Sui telefonini di 2 ragazzi 18enni è scattato l’allarme dell’applicazione collegata al 118 per le emergenze. Senza esitazione, sono corsi fuori dall’aula per prendere il defibrillatore della scuola e precipitarsi verso la persona in arresto cardiaco. È successo ieri mattina a Modena: 2 studenti di un istituto superiore hanno salvato la vita a un pensionato che, mentre mangiava al bar vicino alla scuola, è andato in arresto cardiaco. La notizia è stata riportata dalla stampa locale.
L’allarme è stato ricevuto da uno studente, volontario da quasi 2 anni dell’Avap (Associazione Volontari Assistenza Pubblica) di Formigine, e da una studentessa, volontaria della Croce Blu di Modena. Entrambi hanno risposto all’alert grazie nell’ambito del progetto “DAE RespondER”, collegato al 118 dell’Emilia-Romagna, che promuove l’uso dei defibrillatori semiautomatici nella regione in caso di arresto cardiaco improvviso.

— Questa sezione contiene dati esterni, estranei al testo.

==> src/design/assert_macros.svh <==
// Assertion macros used by the classifier unit design file.
`ifndef ASSERT_MACROS_SVH
`define ASSERT_MACROS_SVH
`ifndef NO_ASSERTIONS
`define ASSERT_CLK(lbl, clk, rst_n, prop) \
	lbl: assert property (@(posedge clk) disable iff (!rst_n) (prop)) \
		else $error("assertion failed");
`define ASSERT_NEVER(lbl, clk, rst_n, cond) \
	`ASSERT_CLK(lbl, clk, rst_n, !(cond))
`else
`define ASSERT_CLK(lbl, clk, rst_n, prop)
`define ASSERT_NEVER(lbl, clk, rst_n, cond)
`endif
`endif

==> src/design/tbcc_pkg.sv <==
package tbcc_pkg;

	localparam int MAX_SAMPLE = 4096;
	localparam int BYTE_W     = 8;
	localparam int SL_W       = 13;
	localparam int THR_W      = 7;
	localparam int CNT_W      = $clog2(MAX_SAMPLE + 1);
	localparam int LIM_W      = (CNT_W > SL_W) ? CNT_W : SL_W;
	localparam int PROD_W     = CNT_W + THR_W;
	localparam int OUT_W      = ((2 + 2 * CNT_W + 7) / 8) * 8;
	localparam int PCT_SCALE  = 100;

	localparam logic [SL_W-1:0]  SAMPLE_LIMIT_RST = SL_W'(512);
	localparam logic [THR_W-1:0] THRESHOLD_RST    = THR_W'(30);

	localparam int REG_IDX_W = 1;
	localparam logic [REG_IDX_W-1:0] REG_SAMPLE_LIMIT = 1'b0;
	localparam logic [REG_IDX_W-1:0] REG_THRESHOLD    = 1'b1;

	localparam logic [BYTE_W-1:0] CH_NUL        = 8'h00;
	localparam logic [BYTE_W-1:0] CH_TAB        = 8'h09;
	localparam logic [BYTE_W-1:0] CH_LF         = 8'h0A;
	localparam logic [BYTE_W-1:0] CH_CR         = 8'h0D;
	localparam logic [BYTE_W-1:0] CH_CTRL_END   = 8'h20;
	localparam logic [BYTE_W-1:0] CH_HIGH       = 8'h80;
	localparam logic [BYTE_W-1:0] CONT_MASK     = 8'hC0;
	localparam logic [BYTE_W-1:0] CONT_VAL      = 8'h80;
	localparam logic [BYTE_W-1:0] LEAD2_MASK    = 8'hE0;
	localparam logic [BYTE_W-1:0] LEAD2_VAL     = 8'hC0;
	localparam logic [BYTE_W-1:0] LEAD3_MASK    = 8'hF0;
	localparam logic [BYTE_W-1:0] LEAD3_VAL     = 8'hE0;
	localparam logic [BYTE_W-1:0] LEAD4_MASK    = 8'hF8;
	localparam logic [BYTE_W-1:0] LEAD4_VAL     = 8'hF0;

	typedef struct packed {
		logic [CNT_W-1:0] examined;
		logic [CNT_W-1:0] nonprint;
		logic [1:0]       pending;
		logic             run_bad;
		logic             null_seen;
	} stream_state_t;

endpackage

“Io e la mia compagna siamo corsi giù a prendere il defibrillatore in dotazione alla scuola – ha raccontato il 18enne al Resto del Carlino – e ci siamo diretti al bar dove si trovava la persona in difficoltà. Quando suona l’alert, accettando l’intervento, si è subito messi in collegamento con la centrale operativa del 118 che ci ha fornito la mappa della postazione e il coordinamento su come comportarci, mentre in contemporanea vengono avvisati i mezzi di soccorso“. Sul posto i due hanno trovato disteso a terra un uomo in arresto cardiaco, e un’altra persona del bar che intanto stava praticando il massaggio cardiaco. “La mia compagna di classe ha iniziato un primo ciclo di massaggio, mentre io ho acceso il defibrillatore e attaccato le piastre: in base al ritmo cardiaco rilevato, la centralina della macchina ha decretato che la scarica non fosse consigliata, perché per fortuna l’uomo si era ripreso. Gli ho controllato il polso e lo abbiamo messo in sicurezza nella posizione laterale; all’arrivo dell’ambulanza e dell’auto medica, i sanitari con le pinze hanno estratto dalla gola del 70enne un grosso pezzo di cibo“. “Non ci sentiamo ‘eroi’. Quello che dovevamo fare lo abbiamo fatto, nel migliore dei modi e sicuramente è una sensazione bellissima fare il proprio dovere e vedere che la persona prima in arresto cardiaco si riprende sotto i tuoi occhi“.